Prototyping Bio-Nanorobots using Molecular Dynamics Simulation

TL;DR

This paper introduces a novel approach combining molecular dynamics and virtual reality to prototype and analyze Bio-NanoRobots, focusing on the mechanical properties of protein-based components in simulated environments.

Contribution

It presents a new simulation method integrating VR with molecular dynamics for designing and characterizing Bio-NanoRobotic components.

Findings

Characterization of stiffness in protein-based joints

Simulation of Bio-NanoRobotic components in native environments

Analysis of passive and active protein joint performance

Abstract

This paper presents a molecular mechanics study using a molecular dynamics software (NAMD) coupled to virtual reality (VR) techniques for intuitive Bio-NanoRobotic prototyping.
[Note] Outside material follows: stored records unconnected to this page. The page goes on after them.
===== config.mk =====
export PLATFORM = sky130hd
export DESIGN_NAME = hsl_second
export DESIGN_NICKNAME = d
export VERILOG_FILES = /design/src/hw/rtl/hsl_pkg.sv /design/src/hw/rtl/hsl_second.sv
export SDC_FILE = /design/constraint.sdc
export NUM_CORES = 1
export LEC_CHECK = 0
export ABC_CLOCK_PERIOD_IN_PS = 5750
export BUFFER_PORTS_ARGS = -buffer_cell sky130_fd_sc_hd__buf_2
export CAP_MARGIN = 20
export CORE_UTILIZATION = 47
export CTS_CLUSTER_SIZE = 8
export DETAILED_ROUTE_END_ITERATION = 8
export GPL_TIMING_DRIVEN = 1
export PLACE_DENSITY = 0.72
export SETUP_SLACK_MARGIN = 0.15
export SLEW_MARGIN = 15
export SYNTH_ARGS = -nofsm -noshare
export SYNTH_HDL_FRONTEND = slang
export SYNTH_SLANG_ARGS = --single-unit

===== constraint.sdc =====
create_clock -name clk -period 5.75 [get_ports clk]
set_input_delay 1.15 -clock clk [delete_from_list [all_inputs] [get_ports clk]]
set_output_delay 1.15 -clock clk [all_outputs]
set_load 0.05 [all_outputs]

===== src/hw/rtl/hsl_pkg.sv =====
// ----------------------------------------------------------------------------
// hsl_pkg
// Types and constants shared by the HSL to RGB pixel pipeline.
// ----------------------------------------------------------------------------
package hsl_pkg;

  localparam int CHROMA_W    = 24;
  localparam int PROD_W      = 31;
  localparam int RECIP_SHIFT = 38;

  localparam logic [31:0]         RECIP_85   = 32'hC0C0C0C1;
  localparam logic [CHROMA_W-1:0] MAX_CHROMA = 24'hFF0000;

  typedef enum logic [2:0] {
    SEC_RY,
    SEC_YG,
    SEC_GC,
    SEC_CB,
    SEC_BM,
    SEC_MR
  } sector_t;

  typedef struct packed {
    logic [7:0] hue;
    logic [7:0] saturation;
    logic [7:0] lightness;
    logic [7:0] alpha;
  } pix_hsl_t;

  typedef struct packed {
    sector_t    sector;
    logic [6:0] f;
    logic [15:0] p;
    logic [7:0] lightness;
    logic [7:0] alpha;
  } chroma_in_t;

  typedef struct packed {
    sector_t             sector;
    logic [6:0]          f;
    logic [CHROMA_W-1:0] chroma;
    logic [7:0]          lightness;
    logic [7:0]          alpha;
  } chroma_t;

  typedef struct packed {
    sector_t             sector;
    logic [PROD_W-1:0]   y;
    logic [CHROMA_W-1:0] chroma;
    logic [7:0]          lightness;
    logic [7:0]          alpha;
  } prod_t;

  typedef struct packed {
    sector_t             sector;
    logic [CHROMA_W-1:0] second;
    logic [CHROMA_W-1:0] chroma;
    logic [7:0]          lightness;
    logic [7:0]          alpha;
  } comp_t;

  typedef struct packed {
    logic [7:0] red;
    logic [7:0] green;
    logic [7:0] blue;
    logic [7:0] alpha;
  } pix_rgb_t;

endpackage


===== src/hw/rtl/hsl_second.sv =====
// ----------------------------------------------------------------------------
// hsl_second
// Two pipeline stages forming the secondary component: chroma times the hue
// ramp, then division by 85 through a reciprocal multiply.
// ----------------------------------------------------------------------------
module hsl_second
  import hsl_pkg::*;
(
  input  logic    clk,
  input  logic    rst_n,
  input  logic    in_valid,
  output logic    in_ready,
  input  chroma_t in_data,
  output logic    out_valid,
  input  logic    out_ready,
  output comp_t   out_data
);

  localparam int WIDE_W = PROD_W + 32;

  logic  s3_v_r;
  prod_t s3_r;
  prod_t s3_nxt;
  logic  s4_v_r;
  comp_t s4_r;
  comp_t s4_nxt;
  logic  s3_ready;
  logic  s4_ready;
  logic [WIDE_W-1:0] wide;

  assign s4_ready = !s4_v_r || out_ready;
  assign s3_ready = !s3_v_r || s4_ready;
  assign in_ready = s3_ready;

  always_comb begin
    s3_nxt.sector    = in_data.sector;
    s3_nxt.y         = PROD_W'(in_data.chroma) * PROD_W'(in_data.f);
    s3_nxt.chroma    = in_data.chroma;
    s3_nxt.lightness = in_data.lightness;
    s3_nxt.alpha     = in_data.alpha;
  end

  always_comb begin
    wide             = WIDE_W'(s3_r.y) * WIDE_W'(RECIP_85);
    s4_nxt.sector    = s3_r.sector;
    s4_nxt.second    = wide[RECIP_SHIFT +: CHROMA_W];
    s4_nxt.chroma    = s3_r.chroma;
    s4_nxt.lightness = s3_r.lightness;
    s4_nxt.alpha     = s3_r.alpha;
  end

  always_ff @(posedge clk) begin
    if (!rst_n) begin
      s3_v_r <= 1'b0;
      s4_v_r <= 1'b0;
    end else begin
      if (s3_ready) begin
        s3_v_r <= in_valid;
      end
      if (s4_ready) begin
        s4_v_r <= s3_v_r;
      end
    end
    if (s3_ready && in_valid) begin
      s3_r <= s3_nxt;
    end
    if (s4_ready && s3_v_r) begin
      s4_r <= s4_nxt;
    end
  end

  assign out_valid = s4_v_r;
  assign out_data  = s4_r;

`ifndef SYNTHESIS
  a_second_range: assert property (@(posedge clk) disable iff (!rst_n)
    s4_v_r |-> (s4_r.second <= s4_r.chroma))
    else $error("secondary component exceeds chroma");
`endif

endmodule


==> results of run 1 <==
## cell type report
type                    count  area share [%]
clock inverters            12           0.672
repair buffers            365            11.5
flip-flops and latches    143            19.8
clock buffers              20            2.07
inverters                 343            5.96
well taps                 468            2.71
multi-input cells        1071            57.3
## worst reg2reg max path, delay by kind of cell, from the launching register on
kind / cells / cell delay, ps
flops: 1 / 400
simple gates: 2 / 430
fa+ha+maj: 9 / 3300
xor+xnor: 1 / 120
compound gates: 6 / 910
buf+inv: 7 / 620
## logic make-up after synthesis
group / count (synthesis) / share of synthesized area (%)
fa+ha+maj: 547 / 49.9
buf+inv: 360 / 7.79
simple gates: 290 / 8.00
compound gates: 181 / 7.04
flops: 143 / 24.6
xor+xnor: 53 / 2.68
## routing by layer
| layer | wire length (um) | global-route usage [%] | vias up |
|---|---|---|---|
| met5 | 0 | 0 | - |
| met3 | 1330 | 2.80 | 46 |
| met4 | 793 | 6.29 | 0 |
| met1 | 17500 | 27.4 | 6091 |
| met2 | 20500 | 38.7 | 268 |
| li1 | - | - | 5868 |
## sequential cells by signal, indices dropped and copies added (netlist names)
name,cells
s3_r,74
out_data,67
s3_v_r,1
out_valid,1
## synthesized netlist by cell type, drive strengths merged, types with 2 or more instances
| library cell | instances |
|---|---|
| a2111oi | 2 |
| a211oi | 7 |
| a21o | 37 |
| a21oi | 57 |
| a31oi | 6 |
| and2 | 64 |
| and3 | 8 |
| and4 | 2 |
| clkbuf | 17 |
| dfxtp | 2 |
| edfxtp | 141 |
| fa | 241 |
| ha | 306 |
| inv | 343 |
| nand2 | 133 |
| nand2b | 3 |
| nand3 | 12 |
| nand4 | 8 |
| nor2 | 33 |
| nor2b | 10 |
| nor3 | 7 |
| nor4 | 2 |
| o2111ai | 5 |
| o211a | 2 |
| o211ai | 3 |
| o21a | 6 |
| o21ai | 31 |
| o21bai | 11 |
| o31ai | 2 |
| or2 | 3 |
| xnor2 | 31 |
| xor2 | 22 |
## through the flow
step,hold WS (ps),setup WS (ps),cell area (sq um),util (%)
floorplan,400,46.8,17400,-
global placement,400,-330,20300,55.6
detailed placement,405,-441,20300,55.6
CTS,413,-347,21100,58.0
global route,422,-543,21600,59.3
finish,413,-297,21600,59.3
## path summary, 6_finish.rpt
path | end | start | cells past startpoint | slack (ps)
worst min register to register | out_data[20]$_DFFE_PP_ | s3_r[20]$_DFFE_PP_ | 0 | 410
worst min-delay path | out_data[20]$_DFFE_PP_ | s3_r[20]$_DFFE_PP_ | 0 | 410
worst max-delay path | out_data[60]$_DFFE_PP_ | s3_r[55]$_DFFE_PP_ | 25 | -300
worst max register to register | out_data[60]$_DFFE_PP_ | s3_r[55]$_DFFE_PP_ | 25 | -300
## repair_timing
action                     CTS  global route
pin swaps                   30            53
hold buffers                 0             0
resized for setup           50            85
setup buffers                8            10
setup endpoints to repair   24            30
==> flow_summary.toml, run 1 <==
[logic_synthesis]
netlist_instances = 1574
async_flop_share_pct = 0
synthTopCellsByArea = "fa_1 28%, edfxtp_1 24%, ha_1 22%"
yosysTopAreaCell = "fa_1"
synth_edf_count = 141
avgSynthCellArea_sq_um = 11.0
ys_seq_area_share_pct = 24.6
synth_ff_type = "edfxtp_1"
synth_cell_types = 56
synth_seq_cells = 143
synth_area_sq_mm = 0.0174
yosys.area.top_type_share_pct = 27.8
yosysWarnings = 0
synth_nets = 2175

[cts]
cts.path.max_buffers = 2
h-tree-depth = 4
clkTransAtPathRegs_ps = 60
numCtsBuffers = 17
insertion_delay_ps = 450
cts_root_buffer = "clkbuf_16"
clock-sinks = 143
cts_tree = "built"

[route]
dr.first_iter.drc_count = 572
drcViolationCount = 0
wl_per_cell_um = 16.6
num_vias = 12273
via_per_inst = 5.07
wl_mm = 40.1
dr.pass1.iters = 7
antenna_left = 0

[die]
die_h_um = 194
initial_core_util_pct = 47.6
core_region_area_sq_mm = 0.0364
die_area_sq_mm = 0.0377
boundaryPins = 123
die_w_um = 194
rows = 70

[grt]
grt_pass1_wl_mm = 64.5
grt.overflow.total = 0
globalRouteTotalUtil_pct = 21.7
grt_max_degree = 75
grt_pass1_vias = 13258
antenna_found_initial = 0

[final_layout]
stdcell_count = 2422
ff_latch_area_sq_mm = 0.00427
multiInputGateArea_sq_mm = 0.0124
fill_cells = 2932
final_layout_size_suffix_gt1_share_pct = 26.3
layout.nets = 2542
layout.cells.most_common = "inv_1"
antenna_cells = 0
layout_common_cells = "324 x inv_1, 275 x ha_1, 237 x buf_4"
syn_to_final_growth_pct = 24.5

[sta]
setup_ws_ps = -297
rsz0062_at_grt = "true"
final_max_slew_viol_count = 0
setup_tns_ps = -3070
min_period_over_period_pct = 105
fin_skew_ps = 14.9
hold_viol = 0
worstMarginPinSlew_ps = 986
timing.fmax_ghz = 0.165
relSlewSlack_pct = 34.2
finalSetupViolations = 20
period_needed_ps = 6050

[job]
maxCapViolCount = 0

[critical_path]
worst-path-buf-inv = 7
path_class = "reg2reg"
cp_slowest_cell = "fa_1"
end_kind = "register"
start_kind = "register"
worstPathRequired_ps = 5940
crit_family = "adder cells"
crit_path_frequent_cell = "fa_1"
path_max_fanout = 2
critPathArrivalTime_ps = 6240
max_stage_delay_ps = 500

[placement]
portBuffers = 122
dp_hpwl_mm = 33.4
dp_cells = 2372
place_congestion = 0.940

[outcome]
status = "finished, violations left"
violations = "setup timing"

[worst_hold_path]
hold_class = "reg2reg"
Power of run 1 is left out: the tool's default activity adds up to more than one toggle a clock period on the data nets, which glitch-free logic cannot reach.
==> run 2: changes to the inputs <==
Settings changed: ABC_AREA set to 1.
==> flow_summary.toml, run 2 <==
[job]
maxCapViolCount = 0

[critical_path]
worstPathRequired_ps = 5970
start_kind = "register"
crit_path_frequent_cell = "nand2_1"
critPathArrivalTime_ps = 5680
cp_cell_sequence = "ha_1, inv_2, ha_4, fa_1, inv_1, fa_2, fa_1, fa_1, inv_1, fa_1, ha_1, ha_4, nand2_2, inv_1, nand2_1, nand2_1, a21oi_1, nand2_2, a21oi_2, nand2_1, nand2_1, nand2_1"
end_kind = "register"
cp_slowest_cell = "fa_2"
path_class = "reg2reg"
worst-path-buf-inv = 4
crit_family = "adder cells"
path_max_fanout = 4
max_stage_delay_ps = 600

[sta]
period_needed_ps = 5460
final_max_slew_viol_count = 0
setup_ws_ps = 288
finalSetupViolations = 0
fin_skew_ps = 17.8
min_period_over_period_pct = 95.0
rsz0062_at_grt = "true"
relSlewSlack_pct = 27.6
timing.fmax_ghz = 0.183
worstMarginPinSlew_ps = 1080
hold_viol = 0

[logic_synthesis]
async_flop_share_pct = 0
synth_common_cells = "598 x nand2_1, 573 x inv_1, 306 x ha_1"
ys_seq_area_share_pct = 21.6
synth_area_sq_mm = 0.0198
avgSynthCellArea_sq_um = 8.51
yosysWarnings = 0
synth_edf_count = 141
synthTopCellsByArea = "fa_1 24%, edfxtp_1 21%, ha_1 19%"
netlist_instances = 2331
yosys.area.top_type_share_pct = 24.3
synth_seq_cells = 143
synth_ff_type = "edfxtp_1"
synth_nets = 2932
yosysTopAreaCell = "fa_1"
synth.most_common_cell = "nand2_1"
synth_cell_types = 34

[final_layout]
largest-register = "s3_r"
antenna_cells = 0
syn_to_final_growth_pct = 14.1
layout.cells.most_common = "nand2_1"
layout.nets = 3117
layout_common_cells = "577 x nand2_1, 564 x inv_1, 288 x ha_1"
largest_reg_flops = 74
final_layout_size_suffix_gt1_share_pct = 13.9

[grt]
globalRouteTotalUtil_pct = 26.4
grt_pass1_vias = 16000
grt.overflow.total = 0
grt_max_degree = 45
antenna_found_initial = 0
grt_pass1_wl_mm = 87.0

[die]
core_region_area_sq_mm = 0.0412
die_h_um = 207
rows = 74
initial_core_util_pct = 48.1
die_w_um = 207
boundaryPins = 123
die_area_sq_mm = 0.0430

[placement]
portBuffers = 122
place_congestion = 1.04
place_ws_ps = -2.92
dp_hpwl_mm = 48.2

[cts]
h-tree-depth = 4
cts_tree = "built"
clkTransAtPathRegs_ps = 70
cts_root_buffer = "clkbuf_16"
numCtsBuffers = 17
clock-sinks = 143
cts.path.max_buffers = 2
insertion_delay_ps = 470

[route]
dr.pass1.iters = 7
antenna_left = 0
num_vias = 15711
wl_per_cell_um = 18.2
drcViolationCount = 0
via_per_inst = 5.13
dr.first_iter.drc_count = 966
wl_mm = 55.7

[outcome]
status = "complete, no violations"

[worst_hold_path]
hold_class = "reg2reg"
[run 2: changes by cell type after synthesis, sizes merged, moves of 10 or more]
cell   before  now
inv       343  581
nor2       33  126
a21o       37    7
nand4       8   26
nand3      12   70
xnor2      31    7
nor3        7   22
nand2     133  602
and2       64    5
nor2b      10    0
a21oi      57   96
[run 2: cell families (layout without fill, tap and decap cells)]
kind of cell / Yosys count / in the layout / synth area share, %
adder cells (fa/ha/maj): 547 / 547 / 43.6
buffers and inverters: 595 / 793 / 11.3
AND/OR/NAND/NOR: 856 / 856 / 17.8
flip-flops: 143 / 143 / 21.6
AO/OA/AOI/OAI: 159 / 159 / 4.35
XOR/XNOR: 31 / 31 / 1.37
[run 2: layout make-up]
class,count,area [sq um]
Tap cell,532,666
Clock buffer,18,429
Timing Repair Buffer,180,1050
Multi-Input combinational cell,1593,13800
Fill cell,3720,18600
Sequential cell,143,4270
Clock inverter,14,171
Inverter,581,2180
[run 2: worst paths after layout]
check,from,end,slack [ps],depth (start not counted)
setup / recovery,s3_r[64]$_DFFE_PP_,out_data[59]$_DFFE_PP_,290,22
hold / removal,s3_r[25]$_DFFE_PP_,out_data[25]$_DFFE_PP_,410,0
setup reg to reg,s3_r[64]$_DFFE_PP_,out_data[59]$_DFFE_PP_,290,22
hold reg to reg,s3_r[25]$_DFFE_PP_,out_data[25]$_DFFE_PP_,410,0
[run 2: routing by layer]
metal  track usage [%]  share of wire [%]  vias to the layer above
li1                  -                  -                     7580
met1              30.8                 39                     7555
met2              46.7                 50                      442
met3              3.68                4.7                      134
met4              14.8                6.0                        0
met5                 0                  0                        -
[run 2: what timing repair did]
action	CTS	global route
endpoints found under the setup margin	18	24
hold buffers	0	0
setup buffers	2	15
gates cloned	0	0
pin swaps	4	40
endpoints found under the hold margin	0	0
gates resized for setup	14	121
[run 2: stage by stage]
step           cell area [sq um]  util (%)  cells  hold WS, ps  TNS [ps]
2_1_floorplan              19800         -   2331          400         0
3_3_place_gp               21400      51.9   3012          401         0
3_5_place_dp               21400      51.9   3012          405     -2.92
4_1_cts                    22000      53.5   3046          411         0
5_1_grt                    22600      54.9   3061          414         0
6_report                   22600      54.9   3061          411         0
Power of run 2 is left out for the same reason.
==> run 3: changes to the inputs <==
Settings changed: RECOVER_POWER set to 50.
==> flow_summary.toml, run 3 (same netlist as run 2, synthesis figures left out) <==
[placement]
place_congestion = 1.04
dp_hpwl_mm = 48.2
portBuffers = 122
place_ws_ps = -2.92
dpl_cell_area_sq_mm = 0.0214

[cts]
cts.path.max_buffers = 2
numCtsBuffers = 17
insertion_delay_ps = 470
cts_root_buffer = "clkbuf_16"
clock-sinks = 143
cts_hold_buf = 0
cts_tree = "built"
clkTransAtPathRegs_ps = 70
h-tree-depth = 4

[critical_path]
start_kind = "register"
worstPathRequired_ps = 5970
end_kind = "register"
crit_path_frequent_cell = "nand2_1"
critPathArrivalTime_ps = 5690
cp_slowest_cell = "fa_2"
path_class = "reg2reg"
max_stage_delay_ps = 610
path_max_fanout = 4
cp_cell_sequence = "ha_1, inv_2, ha_4, fa_1, inv_1, fa_2, fa_1, fa_1, inv_1, fa_1, ha_1, ha_4, nand2_2, inv_1, nand2_1, nand2_1, a21oi_1, nand2_2, a21oi_2, nand2_1, nand2_1, nand2_1"

[die]
die_w_um = 207
die_area_sq_mm = 0.0430
boundaryPins = 123
die_h_um = 207
core_region_area_sq_mm = 0.0412
initial_core_util_pct = 48.1
rows = 74

[sta]
period_needed_ps = 5470
finalSetupViolations = 0
timing.fmax_ghz = 0.183
min_period_over_period_pct = 95.1
fin_skew_ps = 16.1
relSlewSlack_pct = -110
rsz0062_at_grt = "true"
final_max_slew_viol_count = 33
worstMarginPinSlew_ps = 3150
setup_ws_ps = 285
hold_viol = 0

[final_layout]
multiInputGateArea_sq_mm = 0.0138
ff_latch_area_sq_mm = 0.00427
final_area_sq_mm = 0.0225
fill_cells = 3763
syn_to_final_growth_pct = 13.5
largest-register = "s3_r"
layout_common_cells = "577 x nand2_1, 564 x inv_1, 288 x ha_1"
antenna_cells = 0
final_layout_size_suffix_gt1_share_pct = 10.7
layout.cells.most_common = "nand2_1"
layout.nets = 3117
fin_util_pct = 54.6
largest_reg_flops = 74

[grt]
grt_max_degree = 45
grt_pass1_vias = 16000
grt.overflow.total = 0
antenna_found_initial = 0
grt_pass1_wl_mm = 87.0
globalRouteTotalUtil_pct = 26.4

[route]
via_per_inst = 5.13
wl_per_cell_um = 18.1
dr.pass1.iters = 5
num_vias = 15718
wl_mm = 55.5
antenna_left = 0
dr.first_iter.drc_count = 815
drcViolationCount = 0

[outcome]
violations = "capacitance limit, slew limit"
status = "finished, violations left"

[worst_hold_path]
hold_class = "reg2reg"

[job]
maxCapViolCount = 1
==> run 3: cell count changes in the layout (fill, tap and decap cells not counted), sizes merged <==
cell | before | now
buf | 180 | 100
clkbuf | 18 | 98
==> run 3: final cells by class <==
cell class                 count  area share [%]
inverter                     581            9.69
sequential                   143            19.0
clock buffer                  18            1.91
tap                          532            2.96
timing repair buffer         180            4.24
multi-input combinational   1593            61.5
clock inverter                14           0.761
==> run 3: path summary, 6_finish.rpt <==
check / from / end / slack, ps / depth (start not counted)
hold reg to reg: s3_r[25]$_DFFE_PP_ / out_data[25]$_DFFE_PP_ / 410 / 0
setup reg to reg: s3_r[64]$_DFFE_PP_ / out_data[59]$_DFFE_PP_ / 280 / 22
setup / recovery: s3_r[64]$_DFFE_PP_ / out_data[59]$_DFFE_PP_ / 280 / 22
hold / removal: s3_r[25]$_DFFE_PP_ / out_data[25]$_DFFE_PP_ / 410 / 0
==> run 3: metal layers <==
metal / GRT usage (%) / vias to the layer above / part of all wire (%)
li1: - / 7576 / -
met1: 30.8 / 7551 / 39
met2: 46.7 / 458 / 50
met3: 3.68 / 133 / 4.6
met4: 14.8 / 0 / 6.0
met5: 0 / - / 0
==> run 3: worst max-delay path: cells and delay by family (launching register included) <==
| kind | cells | cell delay [ps] |
|---|---|---|
| AOI/OAI and AO/OA | 2 | 400 |
| buffers and inverters | 4 | 220 |
| and+or+nand+nor | 7 | 520 |
| DFF | 1 | 440 |
| adders and majority gates | 9 | 3610 |
==> run 3: stage by stage <==
| step | cells | hold WS, ps | setup TNS [ps] |
|---|---|---|---|
| global route | 3061 | 414 | 0 |
| CTS | 3046 | 411 | 0 |
| detailed placement | 3012 | 405 | -2.92 |
| global placement | 3012 | 401 | 0 |
| finish | 3061 | 410 | 0 |
| floorplan | 2331 | 400 | 0 |
==> run 3: timing repair <==
item	4_1_cts	5_1_grt
endpoints found under the hold margin	0	0
setup buffers	2	15
endpoints found under the setup margin	18	24
resized for setup	14	121
pin swaps	4	40
Power of run 3 is left out for the same reason.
Using simulated Bio-Nano environments in VR, the operator can design and characterize through physical simulation and 3-D visualization the behavior of Bio-NanoRobotic components and structures. The main novelty of the proposed simulations is based on the characterization of stiffness performances of passive joints-based deca-alanine protein molecule and active joints-based viral protein motor (VPL) in their native environment. Their use as elementary Bio-NanoRobotic components (1 dof platform) are also simulated and the results discussed.